HILO — Ohia wilt, also known by the more disturbing moniker “rapid ohia death,” has so far claimed hundreds of thousands of Hawaii’s most iconic tree.
HILO — Ohia wilt, also known by the more disturbing moniker “rapid ohia death,” has so far claimed hundreds of thousands of Hawaii’s most iconic tree.
Today, the state Department of Land and Natural Resources and its state and federal partners are expected to announce a new awareness campaign tasked with spreading the word about ohia wilt and how Hawaii residents can do their part to slow the disease’s spread.
The pathogen, which was first noticed in Puna in 2010 and first identified in 2014 as the fungus Ceratocystis fimbriata, has so far killed large numbers of mature ohia trees in forests and residential areas of the Puna and Hilo districts of Hawaii Island. And in the last year it has continued to spread, found as far away as Kona.
Recently, the disease was found at the 5,000-foot level along the Wailuku River mauka of Hilo, a particularly disturbing finding, said J.B. Friday, an extension forester with the University of Hawaii College of Tropical Agriculture and Human Resources.
“(On a recent map of the spread), there are spots going all up the Wailuku River, which is bad, because water can move (ohia wilt), moving it all the way down the watershed,” he said in a phone interview Tuesday morning.
“We also now have a positive identification in Volcano Village, in Holualoa in Kona, and we have a positive (identification) in Kealakekua. It’s proceeding to spread. But we still have no positives in North Kona, in Kohala and the Hamakua-Kohala side.”
He added that he has a suspicion that tests currently being conducted on samples could reveal that ohia wilt has spread to areas in Ka‘u, as well.
“We’re still double-checking that,” he said.
Lisa Keith, with the USDA’s Agriculture Research Service, confirmed later Tuesday that the Ka‘u sample had indeed turned up positive for the rapid ohia death fungus.
“We found it in Ka‘u,” she said. “In fact, it’s really easier to say now where it isn’t, rather than where it is.”
The disease has the potential to kill ohia trees statewide, with a mortality rate of about 50 percent in infected stands, according to an information page hosted on CTAHR’s website.
Despite the disease’s potential to seriously impact Hawaii’s ohia trees, scientists are making progress in their study of ohia wilt, with some promising leads, Friday said.
“We’ve had a couple of indications of the fungus’ vulnerability,” he said. “For instance, if the wood is dried out enough, (the fungus) will no longer be viable. Or if the temperature drops low enough.”
Keith said she, Friday and USDA Forest Service researcher Flint Hughes have been working to find management techniques and sanitation protocols which can be used to slow the progress of the pathogen, hopefully keeping it from spreading to the other Hawaiian Islands.

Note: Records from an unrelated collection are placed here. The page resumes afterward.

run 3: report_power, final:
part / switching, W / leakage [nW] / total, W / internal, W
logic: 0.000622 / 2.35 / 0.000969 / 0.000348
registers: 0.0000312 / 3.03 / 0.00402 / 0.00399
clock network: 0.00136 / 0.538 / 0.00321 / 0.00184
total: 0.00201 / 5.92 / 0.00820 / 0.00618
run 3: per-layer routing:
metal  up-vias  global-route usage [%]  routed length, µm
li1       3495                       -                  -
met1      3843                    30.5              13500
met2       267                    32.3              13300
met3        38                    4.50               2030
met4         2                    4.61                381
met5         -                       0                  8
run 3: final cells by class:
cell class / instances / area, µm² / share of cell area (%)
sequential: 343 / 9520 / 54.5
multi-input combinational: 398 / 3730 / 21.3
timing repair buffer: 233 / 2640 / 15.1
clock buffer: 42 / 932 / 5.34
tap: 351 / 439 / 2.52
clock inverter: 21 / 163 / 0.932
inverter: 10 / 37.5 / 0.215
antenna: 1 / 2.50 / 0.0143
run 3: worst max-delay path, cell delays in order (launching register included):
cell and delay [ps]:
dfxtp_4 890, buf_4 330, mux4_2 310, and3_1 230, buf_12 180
## src/rtl/rk8e_dma_bridge.sv

```systemverilog
// rk8e_dma_bridge
// ----------------
// Bridges the RK8E disk controller's single-word DMA requests onto the CPU
// memory bus. Each request is carried out as one break cycle:
//   IDLE -> BRK (request the bus) -> MEM (one RAM strobe) [-> RDW] -> ACK.
//
// Disk handshake (4-phase): the disk raises dmaREQ with dmaRD/dmaWR, dmaADDR
// and dmaDOUT stable. The bridge answers with dmaGNT=1 once the word has been
// written, or once dmaDIN holds the read word. The disk then drops dmaREQ,
// the bridge drops dmaGNT, and a new request may start. dmaREQ passes through
// a two-flop synchronizer because it comes from the disk clock domain, so a
// request is acted on two clocks after it is first sampled. The disk
// holds its address/data/direction stable for as long as dmaREQ is high.
//
// Ports
//   clk, reset (async, active low), clear (sync IOCLR, active high)
//   dmaREQ/dmaRD/dmaWR/dmaADDR/dmaDOUT : disk request, direction, address, write data
//   dmaGNT/dmaDIN                      : grant and read data back to the disk
//   brkREQ/brkGNT                      : break-cycle request / grant with the CPU
//   memADDR/memWDATA/memWE/memRE       : synchronous RAM port
//   memRDATA                           : RAM read data, valid one cycle after memRE
//   dmaERR/dmaTMO                      : sticky protocol-error / bus-timeout flags
//   xferCNT                            : count of memory cycles performed (wraps)
//   dbgState                           : current FSM state for observation
module rk8e_dma_bridge #(
  parameter int TIMEOUT = 1024
) (
  input  logic        clk,
  input  logic        reset,
  input  logic        clear,
  input  logic        dmaREQ,
  input  logic        dmaRD,
  input  logic        dmaWR,
  input  logic [0:14] dmaADDR,
  input  logic [0:11] dmaDOUT,
  output logic        dmaGNT,
  output logic [0:11] dmaDIN,
  output logic        brkREQ,
  input  logic        brkGNT,
  output logic [0:14] memADDR,
  output logic [0:11] memWDATA,
  output logic        memWE,
  output logic        memRE,
  input  logic [0:11] memRDATA,
  output logic        dmaERR,
  output logic        dmaTMO,
  output logic [0:11] xferCNT,
  output logic [2:0]  dbgState
);

  // The BRK counter runs 0 .. TIMEOUT-1, so BRK lasts exactly TIMEOUT cycles
  // when the CPU never grants the bus.
  localparam int TmoWidth = (TIMEOUT < 2) ? 1 : $clog2(TIMEOUT);
  localparam logic [TmoWidth-1:0] TmoLast = TmoWidth'(TIMEOUT - 1);

  typedef enum logic [2:0] {
    IDLE = 3'd0,
    BRK  = 3'd1,
    MEM  = 3'd2,
    RDW  = 3'd3,
    ACK  = 3'd4
  } stateT;

  stateT state;
  stateT nextState;

  logic                reqMeta;
  logic                reqSync;
  logic [0:14]         addrQ;
  logic [0:11]         dataQ;
  logic                rdQ;
  logic [TmoWidth-1:0] tmoCnt;
  logic [0:11]         dinQ;
  logic                errQ;
  logic                tmoQ;
  logic [0:11]         cntQ;

  logic latchReq;
  logic setErr;
  logic setTmo;

  // Next-state logic. A request with both or neither direction bits set is
  // a protocol error: it is granted straight away without touching memory.
  always_comb begin
    nextState = state;
    latchReq  = 1'b0;
    setErr    = 1'b0;
    setTmo    = 1'b0;
    case (state)
      IDLE: begin
        if (reqSync) begin
          if (dmaRD == dmaWR) begin
            setErr    = 1'b1;
            nextState = ACK;
          end else begin
            latchReq  = 1'b1;
            nextState = BRK;
          end
        end
      end
      BRK: begin
        if (brkGNT) begin
          nextState = MEM;
        end else if (tmoCnt == TmoLast) begin
          setTmo    = 1'b1;
          nextState = ACK;
        end
      end
      MEM:     nextState = rdQ ? RDW : ACK;
      RDW:     nextState = ACK;
      ACK:     if (!reqSync) nextState = IDLE;
      default: nextState = IDLE;
    endcase
  end

  always_ff @(posedge clk or negedge reset) begin
    if (!reset) begin
      state   <= IDLE;
      reqMeta <= 1'b0;
      reqSync <= 1'b0;
      addrQ   <= '0;
      dataQ   <= '0;
      rdQ     <= 1'b0;
      tmoCnt  <= '0;
      dinQ    <= '0;
      errQ    <= 1'b0;
      tmoQ    <= 1'b0;
      cntQ    <= '0;
    end else if (clear) begin
      // The synchronizer is flushed too, so a request still high during
      // IOCLR is treated as a fresh one afterwards.
      state   <= IDLE;
      reqMeta <= 1'b0;
      reqSync <= 1'b0;
      tmoCnt  <= '0;
      errQ    <= 1'b0;
      tmoQ    <= 1'b0;
      cntQ    <= '0;
    end else begin
      state   <= nextState;
      reqMeta <= dmaREQ;
      reqSync <= reqMeta;
      if (latchReq) begin
        addrQ <= dmaADDR;
        dataQ <= dmaDOUT;
        rdQ   <= dmaRD;
      end
      // The counter only advances while waiting in BRK; any exit clears it.
      if (state == BRK && nextState == BRK) begin
        tmoCnt <= tmoCnt + TmoWidth'(1);
      end else begin
        tmoCnt <= '0;
      end
      if (state == RDW) dinQ <= memRDATA;
      if (setErr) errQ <= 1'b1;
      if (setTmo) tmoQ <= 1'b1;
      if (state == MEM) cntQ <= cntQ + 12'd1;
    end
  end

  assign brkREQ   = (state == BRK) || (state == MEM) || (state == RDW);
  assign memWE    = (state == MEM) && !rdQ;
  assign memRE    = (state == MEM) && rdQ;
  assign dmaGNT   = (state == ACK);
  assign memADDR  = addrQ;
  assign memWDATA = dataQ;
  assign dmaDIN   = dinQ;
  assign dmaERR   = errQ;
  assign dmaTMO   = tmoQ;
  assign xferCNT  = cntQ;
  assign dbgState = state;

endmodule

```
===== src/rtl/mlp_layer_sequencer.sv =====
// mlp_layer_sequencer: walks the hidden and output layers neuron by neuron,
// issues registered input/weight read addresses, runs the shared signed MAC,
// Q8.8 rescale and ReLU/saturate stage, and emits one result per output neuron.
// Optional build macro: MLP_OUT_RELU_EN applies relu_sat to the output layer;
// without it the output layer is linear with plain truncation.
module mlp_layer_sequencer #(
   parameter int N_INPUTS  = 2,
   parameter int N_HIDDEN  = 4,
   parameter int N_OUTPUT  = 1,
   parameter int IN_WIDTH  = 16,
   parameter int WGT_WIDTH = 16,
   parameter int MAC_WIDTH = 32,
   parameter int OUT_WIDTH = 16,
   parameter int WADDR_W   = $clog2(N_HIDDEN*(N_INPUTS+1) + N_OUTPUT*(N_HIDDEN+1)),
   parameter int IADDR_W   = (N_INPUTS > 1) ? $clog2(N_INPUTS) : 1
) (
   input  logic                       clk,
   input  logic                       rst,
   input  logic                       start,
   output logic                       busy,
   output logic                       done,
   output logic [IADDR_W-1:0]         in_addr,
   input  logic [IN_WIDTH-1:0]        in_data,
   output logic [WADDR_W-1:0]         wgt_addr,
   input  logic [WGT_WIDTH-1:0]       wgt_data,
   output logic                       out_valid,
   output logic [$clog2(N_OUTPUT):0]  out_idx,
   output logic [OUT_WIDTH-1:0]       out_data
);

   localparam int FRAC   = WGT_WIDTH / 2;
   localparam int PROD_W = IN_WIDTH + WGT_WIDTH;
   localparam int OIDX_W = $clog2(N_OUTPUT) + 1;
   localparam int MAXF   = (N_INPUTS > N_HIDDEN) ? N_INPUTS : N_HIDDEN;
   localparam int MAXN   = (N_HIDDEN > N_OUTPUT) ? N_HIDDEN : N_OUTPUT;
   localparam int CNT_W  = (MAXF > 1) ? $clog2(MAXF) : 1;
   localparam int NRN_W  = (MAXN > 1) ? $clog2(MAXN) : 1;
   localparam int HID_IW = (N_HIDDEN > 1) ? $clog2(N_HIDDEN) : 1;
   localparam logic signed [MAC_WIDTH-1:0] SAT_MAX =
      MAC_WIDTH'((64'd1 << (OUT_WIDTH-1)) - 64'd1);

   typedef enum logic [2:0] {S_IDLE, S_LOAD, S_MAC, S_WB, S_DONE} state_t;

   state_t               state_q, state_d;
   logic                 layer_q, layer_d;        // 0: hidden layer, 1: output layer
   logic [NRN_W-1:0]     nrn_q, nrn_d;
   logic [CNT_W-1:0]     cnt_q, cnt_d;
   logic [WADDR_W-1:0]   wgt_addr_q, wgt_addr_d;
   logic [IADDR_W-1:0]   in_addr_q, in_addr_d;

   logic signed [MAC_WIDTH-1:0] acc_q;
   logic signed [IN_WIDTH-1:0]  op_q;
   logic [OUT_WIDTH-1:0]        hid_q [N_HIDDEN];
   logic [OUT_WIDTH-1:0]        out_data_q;
   logic [OIDX_W-1:0]           out_idx_q;

   logic [CNT_W-1:0]            cnt_last;
   logic [NRN_W-1:0]            nrn_last;
   logic signed [WGT_WIDTH-1:0] wgt_s;
   logic signed [IN_WIDTH-1:0]  mul_a;
   logic signed [PROD_W-1:0]    prod_full;
   logic signed [MAC_WIDTH-1:0] prod_ext, bias_ext, sum, shifted, res_sat;
   logic [OUT_WIDTH-1:0]        out_res;

   // Sequencer next-state: neuron/layer walk and registered read addresses.
   always_comb begin
      state_d    = state_q;
      layer_d    = layer_q;
      nrn_d      = nrn_q;
      cnt_d      = cnt_q;
      wgt_addr_d = wgt_addr_q;
      in_addr_d  = in_addr_q;
      cnt_last   = layer_q ? CNT_W'(N_HIDDEN-1) : CNT_W'(N_INPUTS-1);
      nrn_last   = layer_q ? NRN_W'(N_OUTPUT-1) : NRN_W'(N_HIDDEN-1);
      // Weight layout is contiguous, so the bias of each next neuron is last address + 1.
      case (state_q)
         S_IDLE: if (start) begin
            state_d    = S_LOAD;
            layer_d    = 1'b0;
            nrn_d      = '0;
            wgt_addr_d = '0;
            in_addr_d  = '0;
         end
         S_LOAD: begin
            state_d    = S_MAC;
            cnt_d      = '0;
            wgt_addr_d = wgt_addr_q + WADDR_W'(1);
            in_addr_d  = '0;
         end
         S_MAC: if (cnt_q == cnt_last) begin
            state_d = S_WB;
         end else begin
            cnt_d      = cnt_q + CNT_W'(1);
            wgt_addr_d = wgt_addr_q + WADDR_W'(1);
            if (!layer_q) in_addr_d = IADDR_W'(cnt_q + CNT_W'(1));
         end
         S_WB: if (nrn_q == nrn_last && layer_q) begin
            state_d = S_DONE;
         end else begin
            state_d    = S_LOAD;
            wgt_addr_d = wgt_addr_q + WADDR_W'(1);
            if (nrn_q == nrn_last) begin
               layer_d = 1'b1;
               nrn_d   = '0;
            end else begin
               nrn_d   = nrn_q + NRN_W'(1);
            end
         end
         S_DONE:  state_d = S_IDLE;
         default: state_d = S_IDLE;
      endcase
   end

   // State and address registers.
   always_ff @(posedge clk) begin
      if (rst) begin
         state_q    <= S_IDLE;
         layer_q    <= 1'b0;
         nrn_q      <= '0;
         cnt_q      <= '0;
         wgt_addr_q <= '0;
         in_addr_q  <= '0;
      end else begin
         state_q    <= state_d;
         layer_q    <= layer_d;
         nrn_q      <= nrn_d;
         cnt_q      <= cnt_d;
         wgt_addr_q <= wgt_addr_d;
         in_addr_q  <= in_addr_d;
      end
   end

   // MAC datapath: product, rescale, ReLU/saturate and the output-layer result.
   always_comb begin
      wgt_s     = $signed(wgt_data);
      mul_a     = layer_q ? op_q : $signed(in_data);
      prod_full = PROD_W'(mul_a) * PROD_W'(wgt_s);
      prod_ext  = MAC_WIDTH'(prod_full);
      bias_ext  = MAC_WIDTH'(wgt_s) <<< FRAC;
      sum       = acc_q + prod_ext;
      shifted   = sum >>> FRAC;
      if (shifted < 0)            res_sat = '0;
      else if (shifted > SAT_MAX) res_sat = SAT_MAX;
      else                        res_sat = shifted;
`ifdef MLP_OUT_RELU_EN
      out_res   = OUT_WIDTH'(res_sat);
`else
      out_res   = OUT_WIDTH'(shifted);
`endif
   end

   // Accumulator, output-layer operand staging, hidden activations and held result.
   always_ff @(posedge clk) begin
      if (rst) begin
         acc_q      <= '0;
         op_q       <= '0;
         out_data_q <= '0;
         out_idx_q  <= '0;
         for (int unsigned i = 0; i < N_HIDDEN; i++) hid_q[i] <= '0;
      end else begin
         if (state_q == S_MAC) begin
            acc_q <= (cnt_q == '0) ? bias_ext : sum;
            if (layer_q) op_q <= IN_WIDTH'(hid_q[HID_IW'(cnt_q)]);
         end
         if (state_q == S_WB) begin
            if (!layer_q) begin
               hid_q[HID_IW'(nrn_q)] <= OUT_WIDTH'(res_sat);
            end else begin
               out_data_q <= out_res;
               out_idx_q  <= OIDX_W'(nrn_q);
            end
         end
      end
   end

   // Status and result outputs; strobes are suppressed while reset is asserted.
   always_comb begin
      busy      = (state_q == S_LOAD) || (state_q == S_MAC) || (state_q == S_WB);
      done      = (state_q == S_DONE) && !rst;
      out_valid = (state_q == S_WB) && layer_q && !rst;
      out_data  = out_valid ? out_res : out_data_q;
      out_idx   = out_valid ? OIDX_W'(nrn_q) : out_idx_q;
      in_addr   = in_addr_q;
      wgt_addr  = wgt_addr_q;
   end

endmodule
[src/rtl/insn_field_decode.sv]
// insn_field_decode: combinational opcode-to-class-flags and immediate extension.
// INSN_DECODER_ILLEGAL_TRAP_EN enables the unknown-opcode flag; otherwise illegal is tied low.
module insn_field_decode
    import insn_decoder_pkg::*;
(
    input  logic [LEN_OPC-1:0] opc,
    input  logic [15:0]        imm16,
    output logic               is_alu,
    output logic               is_ld,
    output logic               is_st,
    output logic               is_br,
    output logic               is_halt,
    output logic               illegal,
    output logic [LEN_IMM-1:0] imm
);
    logic sext;
    always_comb begin
        is_alu  = (opc == OPC_ALU) || (opc == OPC_ALUI);
        is_ld   = opc == OPC_LD;
        is_st   = opc == OPC_ST;
        is_br   = opc == OPC_BR;
        is_halt = opc == OPC_HALT;
        sext    = opc inside {OPC_ALUI, OPC_LD, OPC_ST, OPC_BR};
        imm     = sext ? {{(LEN_IMM-16){imm16[15]}}, imm16} : '0;
    end
`ifdef INSN_DECODER_ILLEGAL_TRAP_EN
    assign illegal = !(opc inside {OPC_NOP, OPC_ALU, OPC_ALUI, OPC_LD, OPC_ST,
                                   OPC_BR, OPC_LIMM, OPC_HALT});
`else
    assign illegal = 1'b0;
`endif
endmodule

[src/rtl/insn_decoder.sv]
// insn_decoder: registered decode stage that merges LIMM prefix + extension word into one op.
// Optional INSN_DECODER_ILLEGAL_TRAP_EN flags unknown opcodes via illegal_o.
module insn_decoder
    import insn_decoder_pkg::*;
(
    input  logic                clk,
    input  logic                rst,
    input  logic                valid_i,
    input  logic [LEN_INSN-1:0] insn_i,
    output logic                stall_o,
    output logic                valid_o,
    input  logic                stall_i,
    output logic [LEN_OPC-1:0]  opc_o,
    output logic [LEN_REG-1:0]  rd_o,
    output logic [LEN_REG-1:0]  rs_o,
    output logic [LEN_REG-1:0]  rt_o,
    output logic [LEN_IMM-1:0]  imm_o,
    output logic                is_alu_o,
    output logic                is_ld_o,
    output logic                is_st_o,
    output logic                is_br_o,
    output logic                is_halt_o,
    output logic                illegal_o
);
    localparam logic [0:0] ST_IDLE = 1'b0;
    localparam logic [0:0] ST_EXT  = 1'b1;

    logic [0:0]         state;
    logic [LEN_REG-1:0] hold_rd;
    logic [15:0]        hold_lo;
    logic               d_alu, d_ld, d_st, d_br, d_halt, d_ill;
    logic [LEN_IMM-1:0] d_imm;
    logic [LEN_OPC-1:0] opc;

    assign opc     = insn_i[OPC_HI:OPC_LO];
    assign stall_o = stall_i & valid_o;

    insn_field_decode u_dec (
        .opc     (opc),
        .imm16   (insn_i[IMM_HI:IMM_LO]),
        .is_alu  (d_alu),
        .is_ld   (d_ld),
        .is_st   (d_st),
        .is_br   (d_br),
        .is_halt (d_halt),
        .illegal (d_ill),
        .imm     (d_imm)
    );

    always_ff @(posedge clk) begin
        if (rst) begin
            state     <= ST_IDLE;
            hold_rd   <= '0;
            hold_lo   <= '0;
            valid_o   <= 1'b0;
            opc_o     <= '0;
            rd_o      <= '0;
            rs_o      <= '0;
            rt_o      <= '0;
            imm_o     <= '0;
            is_alu_o  <= 1'b0;
            is_ld_o   <= 1'b0;
            is_st_o   <= 1'b0;
            is_br_o   <= 1'b0;
            is_halt_o <= 1'b0;
            illegal_o <= 1'b0;
        end else if (!stall_i && !valid_i) begin
            valid_o <= 1'b0;
        end else if (!stall_i && state == ST_EXT) begin
            // extension word: its own opcode is ignored, only the high half matters
            state     <= ST_IDLE;
            valid_o   <= 1'b1;
            opc_o     <= OPC_LIMM;
            rd_o      <= hold_rd;
            rs_o      <= '0;
            rt_o      <= '0;
            imm_o     <= {insn_i[IMM_HI:IMM_LO], hold_lo};
            is_alu_o  <= 1'b0;
            is_ld_o   <= 1'b0;
            is_st_o   <= 1'b0;
            is_br_o   <= 1'b0;
            is_halt_o <= 1'b0;
            illegal_o <= 1'b0;
        end else if (!stall_i && opc == OPC_LIMM) begin
            state   <= ST_EXT;
            hold_rd <= insn_i[RD_HI:RD_LO];
            hold_lo <= insn_i[IMM_HI:IMM_LO];
            valid_o <= 1'b0;
        end else if (!stall_i) begin
            valid_o   <= 1'b1;
            opc_o     <= opc;
            rd_o      <= insn_i[RD_HI:RD_LO];
            rs_o      <= insn_i[RS_HI:RS_LO];
            rt_o      <= insn_i[RT_HI:RT_LO];
            imm_o     <= d_imm;
            is_alu_o  <= d_alu;
            is_ld_o   <= d_ld;
            is_st_o   <= d_st;
            is_br_o   <= d_br;
            is_halt_o <= d_halt;
            illegal_o <= d_ill;
        end
    end
endmodule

“There are strategies that work, and I think at this point that’s what we’re really trying to do is limit its spread,” she said.
Currently, the researchers are testing a fungicide which could be used to treat wood and other plant products from ohia, although a fungicide likely wouldn’t be a large-scale solution for the island’s ohia forests.
Keith added that there is some hope that some ohia trees will prove to be naturally resistant to the disease.
“There are trees which are surrounded by ohia wilt, but they have not been infected,” she said. “There have been some newer studies into host resistance. But it’s still too early to tell in the disease cycle process.”
This summer, the state Department of Agriculture approved an interim rule restricting the movement from Hawaii Island of ohia plants and plant parts, including flowers, leaves, seeds, stems, twigs, cuttings, untreated wood, logs, mulch, greenwaste and even the sawdust from boring beetles.
A moratorium on the movement of soil from the Big Island, such as in exports of potted plants, also was supposed to take place in January, but has now been pushed back until February as a result of testing which showed that the fungus was not showing up in soil used by nurseries, Friday added.